Just look at the winners. Regina Spektor, the artist who took the most categories on the national side of the ballot, got her start in NYC’s fertile anti-folk scene, which was really just a group of singer-songwriters who didn’t fit the typical strum-along folkie mold. Her first three albums were self-released before Sire finally convinced her that they could provide more promotional muscle than the Internet. She came to Sire not as a talented singer/songwriter/pianist who nobody had heard of, but as an artist who’d already been spreading the word about herself to an eager audience for several years. And our rap/hip-hop winner, the diminutive Lady Sovereign, got where she’s going by uploading her raps onto the Internet, where she hooked up with collaborators and eventually a label. That she’s British, not American, is further evidence of how far hip-hop has penetrated worldwide as pop music.
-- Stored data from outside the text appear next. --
File: config.mk
export PLATFORM = sky130hd
export DESIGN_NAME = pt_walker
export DESIGN_NICKNAME = d
export VERILOG_FILES = /design/src/rtl/pt_walk_pkg.sv /design/src/rtl/pt_walk_decode.sv /design/src/rtl/pt_walk_bypass.sv /design/src/rtl/pt_walk_ctrl.sv /design/src/rtl/pt_walker.sv
export SDC_FILE = /design/constraint.sdc
export NUM_CORES = 1
export LEC_CHECK = 0
export BUFFER_PORTS_ARGS = -buffer_cell sky130_fd_sc_hd__buf_2
export CORE_ASPECT_RATIO = 0.6
export CORE_UTILIZATION = 30
export CTS_CLUSTER_SIZE = 8
export DETAILED_ROUTE_END_ITERATION = 6
export PLACE_DENSITY = 0.49
export SETUP_SLACK_MARGIN = 0.1
export SYNTH_ARGS = -nofsm -noshare
export SYNTH_HDL_FRONTEND = slang
export SYNTH_HIERARCHICAL = 1
export SYNTH_SLANG_ARGS = --single-unit
File: constraint.sdc
create_clock -name clk -period 6.92 [get_ports clk]
set_input_delay 1.73 -clock clk [delete_from_list [all_inputs] [get_ports clk]]
set_output_delay 1.73 -clock clk [all_outputs]
set_load 0.1 [all_outputs]
File: src/rtl/pt_walk_pkg.sv
package pt_walk_pkg;
  localparam int VA_W   = 32;
  localparam int ENT_W  = 32;
  localparam int PTR_W  = 32;
  localparam int PA_W   = PTR_W + 4;
  localparam int LVL_W  = 2;
  localparam int CODE_W = 10;
  localparam int REF_BIT = 5;
  localparam int MOD_BIT = 6;

  localparam logic [2:0] FT_INVALID = 3'd1;
  localparam logic [2:0] FT_TRANS   = 3'd4;

  typedef enum logic [1:0] {
    ET_INVALID = 2'd0,
    ET_DIR     = 2'd1,
    ET_LEAF    = 2'd2,
    ET_RSVD    = 2'd3
  } ent_type_e;

  typedef enum logic [1:0] {
    SZ_4K   = 2'd0,
    SZ_256K = 2'd1,
    SZ_16M  = 2'd2
  } pg_size_e;

  typedef enum logic [1:0] {
    DEC_DESCEND = 2'd0,
    DEC_LEAF    = 2'd1,
    DEC_FAULT   = 2'd2
  } dec_kind_e;

  typedef enum logic [1:0] {
    ST_IDLE  = 2'd0,
    ST_READ  = 2'd1,
    ST_WBACK = 2'd2
  } walk_st_e;
endpackage

File: src/rtl/pt_walk_decode.sv
module pt_walk_decode
  import pt_walk_pkg::*;
(
  input  logic [LVL_W-1:0] lvl_i,
  input  logic [ENT_W-1:0] entry_i,
  input  logic [VA_W-1:0]  va_i,
  input  logic             wr_i,
  output dec_kind_e        kind_o,
  output logic [2:0]       ftype_o,
  output logic [PA_W-1:0]  next_addr_o,
  output logic [PA_W-1:0]  leaf_pa_o,
  output pg_size_e         leaf_size_o,
  output logic             wb_need_o,
  output logic [ENT_W-1:0] wb_data_o
);
  localparam int NUM_LVL = 1 << LVL_W;

  logic [PA_W-1:0]  idx [NUM_LVL];
  logic [LVL_W-1:0] nxt_lvl;
  logic [PA_W-1:0]  dir_base;
  logic [PA_W-1:0]  frame;
  logic [PA_W-1:0]  offset;
  ent_type_e        etype;

  // Per-level table index, one slice of the VA per directory level
  for (genvar l = 0; l < NUM_LVL; l++) begin : g_idx
    if (l == 0) begin : g_none
      assign idx[l] = '0;
    end else begin : g_slice
      localparam int HI = (l == 1) ? 31 : (l == 2) ? 23 : 17;
      localparam int LO = (l == 1) ? 24 : (l == 2) ? 18 : 12;
      assign idx[l] = PA_W'({va_i[HI:LO], 2'b00});
    end
  end

  assign nxt_lvl     = lvl_i + 1'b1;
  assign dir_base    = {entry_i[ENT_W-1:2], 6'b000000};
  assign next_addr_o = dir_base + idx[nxt_lvl];

  assign frame = {entry_i[ENT_W-1:8], 12'h000};
  always_comb begin
    case (lvl_i)
      2'd1:    begin offset = PA_W'(va_i[23:0]); leaf_size_o = SZ_16M;  end
      2'd2:    begin offset = PA_W'(va_i[17:0]); leaf_size_o = SZ_256K; end
      default: begin offset = PA_W'(va_i[11:0]); leaf_size_o = SZ_4K;   end
    endcase
  end
  assign leaf_pa_o = frame + offset;

  assign etype = ent_type_e'(entry_i[1:0]);
  always_comb begin
    kind_o  = DEC_FAULT;
    ftype_o = FT_TRANS;
    case (etype)
      ET_INVALID: ftype_o = FT_INVALID;
      ET_DIR:     if (lvl_i != 2'd3) kind_o = DEC_DESCEND;
      ET_LEAF:    if (lvl_i != 2'd0) kind_o = DEC_LEAF;
      default:    ftype_o = FT_TRANS;
    endcase
  end

  assign wb_need_o = !entry_i[REF_BIT] || (wr_i && !entry_i[MOD_BIT]);
  always_comb begin
    wb_data_o = entry_i;
    wb_data_o[REF_BIT] = 1'b1;
    if (wr_i) wb_data_o[MOD_BIT] = 1'b1;
  end
endmodule

File: src/rtl/pt_walk_bypass.sv
module pt_walk_bypass
  import pt_walk_pkg::*;
#(
  parameter int BOOT_WIN_W = 19
) (
  input  logic [VA_W-1:0] va_i,
  input  logic            fetch_i,
  input  logic            boot_i,
  input  logic [PA_W-1:0] prom_base_i,
  output logic [PA_W-1:0] pa_o
);
  logic [PA_W-1:0] boot_pa;
  assign boot_pa = prom_base_i | PA_W'(va_i[BOOT_WIN_W-1:0]);
  assign pa_o    = (fetch_i && boot_i) ? boot_pa : PA_W'(va_i);
endmodule

File: src/rtl/pt_walk_ctrl.sv
module pt_walk_ctrl
  import pt_walk_pkg::*;
(
  input  logic              clk,
  input  logic              rst_n,
  input  logic              start_i,
  input  logic              bypass_i,
  input  logic              write_i,
  input  logic [VA_W-1:0]   va_i,
  input  logic [PA_W-1:0]   first_addr_i,
  input  logic [PA_W-1:0]   bypass_pa_i,
  input  dec_kind_e         kind_i,
  input  logic [2:0]        ftype_i,
  input  logic [PA_W-1:0]   next_addr_i,
  input  logic [PA_W-1:0]   leaf_pa_i,
  input  pg_size_e          leaf_size_i,
  input  logic              wb_need_i,
  input  logic [ENT_W-1:0]  wb_data_i,
  input  logic              mem_ack_i,
  input  logic              mem_err_i,
  output logic [LVL_W-1:0]  lvl_o,
  output logic [VA_W-1:0]   va_o,
  output logic              wr_o,
  output logic              busy_o,
  output logic              done_o,
  output logic              fault_o,
  output logic [CODE_W-1:0] fault_code_o,
  output logic [PA_W-1:0]   pa_o,
  output logic [1:0]        page_size_o,
  output logic              mem_req_o,
  output logic              mem_we_o,
  output logic [PA_W-1:0]   mem_addr_o,
  output logic [ENT_W-1:0]  mem_wdata_o
);
  walk_st_e          st_q, st_n;
  logic [LVL_W-1:0]  lvl_q, lvl_n;
  logic [VA_W-1:0]   va_q, va_n;
  logic              wr_q, wr_n;
  logic              req_q, req_n, we_q, we_n, done_q, done_n;
  logic [PA_W-1:0]   addr_q, addr_n;
  logic [ENT_W-1:0]  wdata_q, wdata_n;
  logic              fault_q, fault_n;
  logic [CODE_W-1:0] code_q, code_n;
  logic [PA_W-1:0]   pa_q, pa_n;
  pg_size_e          size_q, size_n;
  logic              ctx_en, res_en, map_en;

  function automatic logic [CODE_W-1:0] mk_code(logic [LVL_W-1:0] l, logic [2:0] t);
    return {l, 3'b000, t, 2'b00};
  endfunction

  always_comb begin
    st_n = st_q; lvl_n = lvl_q; va_n = va_q; wr_n = wr_q;
    req_n = req_q; we_n = we_q; addr_n = addr_q; wdata_n = wdata_q;
    done_n = 1'b0;
    fault_n = fault_q; code_n = code_q; pa_n = pa_q; size_n = size_q;
    ctx_en = 1'b0; res_en = 1'b0; map_en = 1'b0;
    case (st_q)
      ST_IDLE: begin
        if (start_i) begin
          if (bypass_i) begin
            done_n = 1'b1; res_en = 1'b1; map_en = 1'b1;
            fault_n = 1'b0; code_n = '0;
            pa_n = bypass_pa_i; size_n = SZ_4K;
          end else begin
            st_n = ST_READ; lvl_n = '0; ctx_en = 1'b1;
            va_n = va_i; wr_n = write_i;
            addr_n = first_addr_i; req_n = 1'b1; we_n = 1'b0;
          end
        end
      end
      ST_READ: begin
        if (mem_err_i) begin
          st_n = ST_IDLE; req_n = 1'b0; done_n = 1'b1; res_en = 1'b1;
          fault_n = 1'b1; code_n = mk_code(lvl_q, FT_TRANS);
        end else if (mem_ack_i) begin
          case (kind_i)
            DEC_DESCEND: begin
              addr_n = next_addr_i;
              lvl_n  = lvl_q + 1'b1;
            end
            DEC_LEAF: begin
              map_en = 1'b1; pa_n = leaf_pa_i; size_n = leaf_size_i;
              if (wb_need_i) begin
                st_n = ST_WBACK; we_n = 1'b1; wdata_n = wb_data_i;
              end else begin
                st_n = ST_IDLE; req_n = 1'b0; done_n = 1'b1; res_en = 1'b1;
                fault_n = 1'b0; code_n = '0;
              end
            end
            default: begin
              st_n = ST_IDLE; req_n = 1'b0; done_n = 1'b1; res_en = 1'b1;
              fault_n = 1'b1; code_n = mk_code(lvl_q, ftype_i);
            end
          endcase
        end
      end
      ST_WBACK: begin
        if (mem_err_i || mem_ack_i) begin
          st_n = ST_IDLE; req_n = 1'b0; we_n = 1'b0;
          done_n = 1'b1; res_en = 1'b1;
          fault_n = mem_err_i;
          code_n  = mem_err_i ? mk_code(lvl_q, FT_TRANS) : '0;
        end
      end
      default: begin
        st_n = ST_IDLE; req_n = 1'b0; we_n = 1'b0;
      end
    endcase
  end

  // Control state
  always_ff @(posedge clk or negedge rst_n) begin
    if (!rst_n) begin
      st_q <= ST_IDLE; lvl_q <= '0; req_q <= 1'b0; we_q <= 1'b0;
      done_q <= 1'b0; addr_q <= '0; wdata_q <= '0;
    end else begin
      st_q <= st_n; lvl_q <= lvl_n; req_q <= req_n; we_q <= we_n;
      done_q <= done_n; addr_q <= addr_n; wdata_q <= wdata_n;
    end
  end

  // Request context, loaded only when a walk is accepted
  always_ff @(posedge clk or negedge rst_n) begin
    if (!rst_n) begin
      va_q <= '0; wr_q <= 1'b0;
    end else if (ctx_en) begin
      va_q <= va_n; wr_q <= wr_n;
    end
  end

  // Result registers
  always_ff @(posedge clk or negedge rst_n) begin
    if (!rst_n) begin
      fault_q <= 1'b0; code_q <= '0;
    end else if (res_en) begin
      fault_q <= fault_n; code_q <= code_n;
    end
  end

  always_ff @(posedge clk or negedge rst_n) begin
    if (!rst_n) begin
      pa_q <= '0; size_q <= SZ_4K;
    end else if (map_en) begin
      pa_q <= pa_n; size_q <= size_n;
    end
  end

  assign lvl_o        = lvl_q;
  assign va_o         = va_q;
  assign wr_o         = wr_q;
  assign busy_o       = (st_q != ST_IDLE);
  assign done_o       = done_q;
  assign fault_o      = fault_q;
  assign fault_code_o = code_q;
  assign pa_o         = pa_q;
  assign page_size_o  = size_q;
  assign mem_req_o    = req_q;
  assign mem_we_o     = we_q;
  assign mem_addr_o   = addr_q;
  assign mem_wdata_o  = wdata_q;

  // a pending transaction holds its request, address and direction
  p_hold_req_r9: assert property (@(posedge clk) disable iff (!rst_n)
    mem_req_o && !mem_ack_i && !mem_err_i |=> mem_req_o && $stable(mem_addr_o) && $stable(mem_we_o));

  // memory traffic only while a walk is active
  p_req_busy_r9: assert property (@(posedge clk) disable iff (!rst_n)
    mem_req_o |-> busy_o);

  // the completion pulse arrives with the walker idle
  p_done_idle_r9: assert property (@(posedge clk) disable iff (!rst_n)
    done_o |-> !busy_o);

  // a bus error ends the walk at once with a fault
  p_err_stops_r4: assert property (@(posedge clk) disable iff (!rst_n)
    mem_req_o && mem_err_i |=> done_o && fault_o && !mem_req_o);

  // fault codes carry only a level and a legal type
  p_fault_fmt_r3: assert property (@(posedge clk) disable iff (!rst_n)
    done_o && fault_o |-> fault_code_o[7:5] == 3'b000 && fault_code_o[1:0] == 2'b00 &&
      (fault_code_o[4:2] == FT_INVALID || fault_code_o[4:2] == FT_TRANS));

  // a leaf needing an update is rewritten at the address it came from
  p_wb_same_addr_r7: assert property (@(posedge clk) disable iff (!rst_n)
    mem_req_o && !mem_we_o && mem_ack_i && !mem_err_i && kind_i == DEC_LEAF && wb_need_i
      |=> mem_req_o && mem_we_o && $stable(mem_addr_o));
endmodule

File: src/rtl/pt_walker.sv
module pt_walker
  import pt_walk_pkg::*;
#(
  parameter int CTX_W      = 8,
  parameter int BOOT_WIN_W = 19
) (
  input  logic              clk,
  input  logic              rst_n,
  input  logic              start_i,
  input  logic [VA_W-1:0]   va_i,
  input  logic              write_i,
  input  logic              fetch_i,
  input  logic              bypass_i,
  input  logic              boot_i,
  input  logic [PTR_W-1:0]  ctx_ptr_i,
  input  logic [CTX_W-1:0]  ctx_num_i,
  input  logic [PA_W-1:0]   prom_base_i,
  output logic              busy_o,
  output logic              done_o,
  output logic              fault_o,
  output logic [CODE_W-1:0] fault_code_o,
  output logic [PA_W-1:0]   pa_o,
  output logic [1:0]        page_size_o,
  output logic              mem_req_o,
  output logic              mem_we_o,
  output logic [PA_W-1:0]   mem_addr_o,
  output logic [ENT_W-1:0]  mem_wdata_o,
  input  logic [ENT_W-1:0]  mem_rdata_i,
  input  logic              mem_ack_i,
  input  logic              mem_err_i
);
  logic [PA_W-1:0]  first_addr, bypass_pa, next_addr, leaf_pa;
  logic [LVL_W-1:0] lvl;
  logic [VA_W-1:0]  va_held;
  logic             wr_held, wb_need;
  logic [ENT_W-1:0] wb_data;
  logic [2:0]       ftype;
  dec_kind_e        kind;
  pg_size_e         leaf_size;

  assign first_addr = PA_W'({ctx_ptr_i, 4'b0000}) + PA_W'({ctx_num_i, 2'b00});

  pt_walk_bypass #(.BOOT_WIN_W(BOOT_WIN_W)) u_bypass (
    .va_i(va_i), .fetch_i(fetch_i), .boot_i(boot_i),
    .prom_base_i(prom_base_i), .pa_o(bypass_pa)
  );

  pt_walk_decode u_decode (
    .lvl_i(lvl), .entry_i(mem_rdata_i), .va_i(va_held), .wr_i(wr_held),
    .kind_o(kind), .ftype_o(ftype), .next_addr_o(next_addr),
    .leaf_pa_o(leaf_pa), .leaf_size_o(leaf_size),
    .wb_need_o(wb_need), .wb_data_o(wb_data)
  );

  pt_walk_ctrl u_ctrl (
    .clk(clk), .rst_n(rst_n), .start_i(start_i), .bypass_i(bypass_i),
    .write_i(write_i), .va_i(va_i), .first_addr_i(first_addr),
    .bypass_pa_i(bypass_pa), .kind_i(kind), .ftype_i(ftype),
    .next_addr_i(next_addr), .leaf_pa_i(leaf_pa), .leaf_size_i(leaf_size),
    .wb_need_i(wb_need), .wb_data_i(wb_data),
    .mem_ack_i(mem_ack_i), .mem_err_i(mem_err_i),
    .lvl_o(lvl), .va_o(va_held), .wr_o(wr_held),
    .busy_o(busy_o), .done_o(done_o), .fault_o(fault_o),
    .fault_code_o(fault_code_o), .pa_o(pa_o), .page_size_o(page_size_o),
    .mem_req_o(mem_req_o), .mem_we_o(mem_we_o), .mem_addr_o(mem_addr_o),
    .mem_wdata_o(mem_wdata_o)
  );
endmodule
The Raconteurs — Jack White’s side project — may have won Best Song, but Gnarls Barkley, who beat out the more traditionally rockist (and more traditionally marketed My Chemical Romance) for second place, achieved a historic first: their single “Crazy” topped the British charts solely on the strength of digital downloading. The Barkley boys are an interesting study in just how much things have changed. The duo’s beatmaking producer Danger Mouse was an obscure DJ when he dropped that next-generation shit known as The Grey Album, a brilliant mash-up of Jay-Z’s The Black Album and the Beatles’ “White Album.” Sure, it was illegal as hell. But that only made the buzz surrounding it louder. His Gnarls partner, Cee-Lo Green, however, is a product of the previous generation of recording artists: as a member of Goodie Mob just a decade before hooking up with Danger Mouse, he was releasing albums the old-fashioned way, when big major-label contracts and big money paid for big singles.
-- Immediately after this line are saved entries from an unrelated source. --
<file path="src/rtl/crPkg.sv">
package crPkg;

  typedef enum logic [1:0] {
    MODE_FAST     = 2'd0,
    MODE_SLOW     = 2'd1,
    MODE_AUTO     = 2'd2,
    MODE_AUTO_ALT = 2'd3
  } trackMode_e;

  // Width of the error magnitude handed from datapath to control.
  localparam int ERR_W = 8;

  // Datapath to control: a transition was seen and how far it was off.
  typedef struct packed {
    logic             edgeSeen;
    logic [ERR_W-1:0] errMag;
  } edgeInfo_t;

  // Control to datapath: which loop gain applies this cycle.
  typedef struct packed {
    logic useFast;
  } ctrlStrobe_t;

endpackage

</file>
<file path="src/rtl/crDatapath.sv">
module crDatapath
  import crPkg::*;
#(
  parameter int OSR      = 29,
  parameter int VOTE_LEN = 5,
  parameter int VOTE_MIN = 3
) (
  input  logic        clk,
  input  logic        rstN,
  input  logic        rawIn,
  input  ctrlStrobe_t ctrl,
  output edgeInfo_t   edgeInfo,
  output logic        dataOut,
  output logic        dataValid
);

  localparam int PHW = $clog2(OSR);
  localparam int MID = OSR / 2;

  logic [VOTE_LEN-1:0] hist;
  logic                filt;
  logic                filtPrev;
  logic                edgeDet;
  logic [PHW-1:0]      ph;
  logic [PHW-1:0]      phNext;
  int                  errS;
  int                  corr;
  int                  tmp;
  int                  mag;

  // Input history: the filter variant depends on the window length.
  generate
    if (VOTE_LEN > 1) begin : gWindow
      always_ff @(posedge clk or negedge rstN) begin
        if (!rstN) hist <= '0;
        else       hist <= {hist[VOTE_LEN-2:0], rawIn};
      end
    end else begin : gBypass
      always_ff @(posedge clk or negedge rstN) begin
        if (!rstN) hist <= '0;
        else       hist <= rawIn;
      end
    end
  endgenerate

  always_comb begin
    filt    = ($countones(hist) >= VOTE_MIN);
    edgeDet = filt ^ filtPrev;
  end

  // Phase error and next phase.
  always_comb begin
    if (int'(ph) <= MID) errS = int'(ph);
    else                 errS = int'(ph) - OSR;
    if (ctrl.useFast)    corr = errS / 2;
    else if (errS > 0)   corr = 1;
    else if (errS < 0)   corr = -1;
    else                 corr = 0;
    tmp = int'(ph) + 1;
    if (edgeDet) tmp = tmp - corr;
    if (tmp >= OSR)  tmp = tmp - OSR;
    else if (tmp < 0) tmp = tmp + OSR;
    phNext = PHW'(tmp);
    mag    = (errS < 0) ? -errS : errS;
  end

  always_comb begin
    edgeInfo.edgeSeen = edgeDet;
    edgeInfo.errMag   = ERR_W'(mag);
  end

  always_ff @(posedge clk or negedge rstN) begin
    if (!rstN) begin
      filtPrev  <= 1'b0;
      ph        <= '0;
      dataValid <= 1'b0;
      dataOut   <= 1'b0;
    end else begin
      filtPrev  <= filt;
      ph        <= phNext;
      dataValid <= (ph == PHW'(MID));
      if (ph == PHW'(MID)) dataOut <= filt;
    end
  end

  // Assertions

  p_phase_range_r3: assert property (@(posedge clk) disable iff (!rstN)
    ph < PHW'(OSR))
    else $error("phase counter out of range");

  p_advance_r3: assert property (@(posedge clk) disable iff (!rstN)
    (!edgeDet && ph != PHW'(OSR - 1)) |=> (ph == $past(ph) + 1'b1))
    else $error("phase did not advance");

  p_wrap_r3: assert property (@(posedge clk) disable iff (!rstN)
    (!edgeDet && ph == PHW'(OSR - 1)) |=> (ph == '0))
    else $error("phase did not wrap");

  p_valid_mid_r4: assert property (@(posedge clk) disable iff (!rstN)
    (ph == PHW'(MID)) |=> (dataValid && dataOut == $past(filt)))
    else $error("mid-bit capture missing");

  p_valid_only_mid_r4: assert property (@(posedge clk) disable iff (!rstN)
    (ph != PHW'(MID)) |=> !dataValid)
    else $error("strobe away from mid-bit");

  p_fast_half_r5: assert property (@(posedge clk) disable iff (!rstN)
    (edgeDet && ctrl.useFast && ph == PHW'(MID)) |=> (ph == PHW'(MID + 1 - MID / 2)))
    else $error("fast correction wrong");

  p_slow_step_r6: assert property (@(posedge clk) disable iff (!rstN)
    (edgeDet && !ctrl.useFast && ph != '0 && ph <= PHW'(MID)) |=> (ph == $past(ph)))
    else $error("slow correction wrong");

endmodule

</file>
<file path="src/rtl/crControl.sv">
module crControl
  import crPkg::*;
#(
  parameter int GOOD_TOL = 2,
  parameter int BAD_TOL  = 6,
  parameter int GOOD_RUN = 8,
  parameter int BAD_RUN  = 4
) (
  input  logic        clk,
  input  logic        rstN,
  input  logic [1:0]  modeSel,
  input  edgeInfo_t   edgeInfo,
  output ctrlStrobe_t ctrl,
  output logic        locked
);

  localparam int GCW = $clog2(GOOD_RUN + 1);
  localparam int BCW = $clog2(BAD_RUN + 1);

  trackMode_e     mode;
  logic           isGood;
  logic           isBad;
  logic [GCW-1:0] goodCnt;
  logic [BCW-1:0] badCnt;

  always_comb begin
    mode   = trackMode_e'(modeSel);
    isGood = edgeInfo.edgeSeen && (edgeInfo.errMag <= ERR_W'(GOOD_TOL));
    isBad  = edgeInfo.edgeSeen && (edgeInfo.errMag >  ERR_W'(BAD_TOL));
    case (mode)
      MODE_FAST: ctrl.useFast = 1'b1;
      MODE_SLOW: ctrl.useFast = 1'b0;
      default:   ctrl.useFast = !locked;
    endcase
  end

  always_ff @(posedge clk or negedge rstN) begin
    if (!rstN) begin
      goodCnt <= '0;
      badCnt  <= '0;
      locked  <= 1'b0;
    end else if (edgeInfo.edgeSeen) begin
      if (isGood) begin
        badCnt <= '0;
        if (goodCnt != GCW'(GOOD_RUN)) goodCnt <= goodCnt + 1'b1;
        if (goodCnt >= GCW'(GOOD_RUN - 1)) locked <= 1'b1;
      end else if (isBad) begin
        goodCnt <= '0;
        if (badCnt != BCW'(BAD_RUN)) badCnt <= badCnt + 1'b1;
        if (badCnt >= BCW'(BAD_RUN - 1)) locked <= 1'b0;
      end else begin
        goodCnt <= '0;
        badCnt  <= '0;
      end
    end
  end

  // Assertions

  p_lock_rise_r7: assert property (@(posedge clk) disable iff (!rstN)
    $rose(locked) |-> $past(isGood))
    else $error("lock set without a close transition");

  p_lock_fall_r8: assert property (@(posedge clk) disable iff (!rstN)
    $fell(locked) |-> $past(isBad))
    else $error("lock cleared without a far transition");

endmodule

</file>
<file path="src/rtl/bitClockRecovery.sv">
module bitClockRecovery
  import crPkg::*;
#(
  parameter int OSR      = 29,
  parameter int VOTE_LEN = 5,
  parameter int VOTE_MIN = 3,
  parameter int GOOD_TOL = 2,
  parameter int BAD_TOL  = 6,
  parameter int GOOD_RUN = 8,
  parameter int BAD_RUN  = 4
) (
  input  logic       clk,
  input  logic       rstN,
  input  logic       rawIn,
  input  logic [1:0] modeSel,
  output logic       dataOut,
  output logic       dataValid,
  output logic       locked,
  output logic       trackFast
);

  ctrlStrobe_t ctrl;
  edgeInfo_t   edgeInfo;

  crDatapath #(
    .OSR      (OSR),
    .VOTE_LEN (VOTE_LEN),
    .VOTE_MIN (VOTE_MIN)
  ) uDatapath (
    .clk       (clk),
    .rstN      (rstN),
    .rawIn     (rawIn),
    .ctrl      (ctrl),
    .edgeInfo  (edgeInfo),
    .dataOut   (dataOut),
    .dataValid (dataValid)
  );

  crControl #(
    .GOOD_TOL (GOOD_TOL),
    .BAD_TOL  (BAD_TOL),
    .GOOD_RUN (GOOD_RUN),
    .BAD_RUN  (BAD_RUN)
  ) uControl (
    .clk      (clk),
    .rstN     (rstN),
    .modeSel  (modeSel),
    .edgeInfo (edgeInfo),
    .ctrl     (ctrl),
    .locked   (locked)
  );

  assign trackFast = ctrl.useFast;

endmodule

</file>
Fittingly enough, our Best Male Vocalist Beck was on the cutting edge of this trend more than a decade ago. His big break came with a cheaply recorded single that had major labels falling all over themselves to sign him to a deal with all kinds of artistic freedoms — freedoms that, in the past, were largely unheard of for unproven talent. That has to make you wonder why a band like the Decemberists would even bother signing to a major when the Arcade Fire and Clap Your Hands Say Yeah are doing just fine without one. That Jack White is free to record with whomever he pleases is an even greater reflection of the shift of power back into the artist’s hands. That a song by a just-for-kicks side project like the Raconteurs could have such a big impact is another example of how diverse the digital-era landscape has become.

The major labels continue to watch in horror as sales of full-length CDs decrease on a quarterly basis, and digital downloading of single tracks from any number of Web sites keeps picking up steam. That wouldn’t be a problem if singles themselves hadn’t evolved into loss leaders years ago: sell consumers on the artist by pushing the single on radio and in stores and, if all went well, the higher-priced album from whence the single came would start bringing in some major cake. Unfortunately, that model was based on an imbalance that has existed for most of the rock/pop era: artists had the talent, the charisma, and other skills, but the labels were the ones with the money — the large amounts of capital needed to rent expensive recording studios, press hundreds of thousands of albums (vinyl, cassette, CD, whatever), and then ship those “units” to stores and warehouses all over the country and the world. But as we’ve all seen in this new digital millennium, it no longer takes much money to record a song or an album or any random number of tunes in home studios; there’s no reason to press those songs into CDs or any other format when iTunes is happy to sell indie product and MySpace provides an open forum for distribution of downloads or streaming audio. And if there’s nothing to press, there’s no need to truck hundreds of thousands of units to warehouses across the country. To say it’s put major labels at a major disadvantage is a major understatement.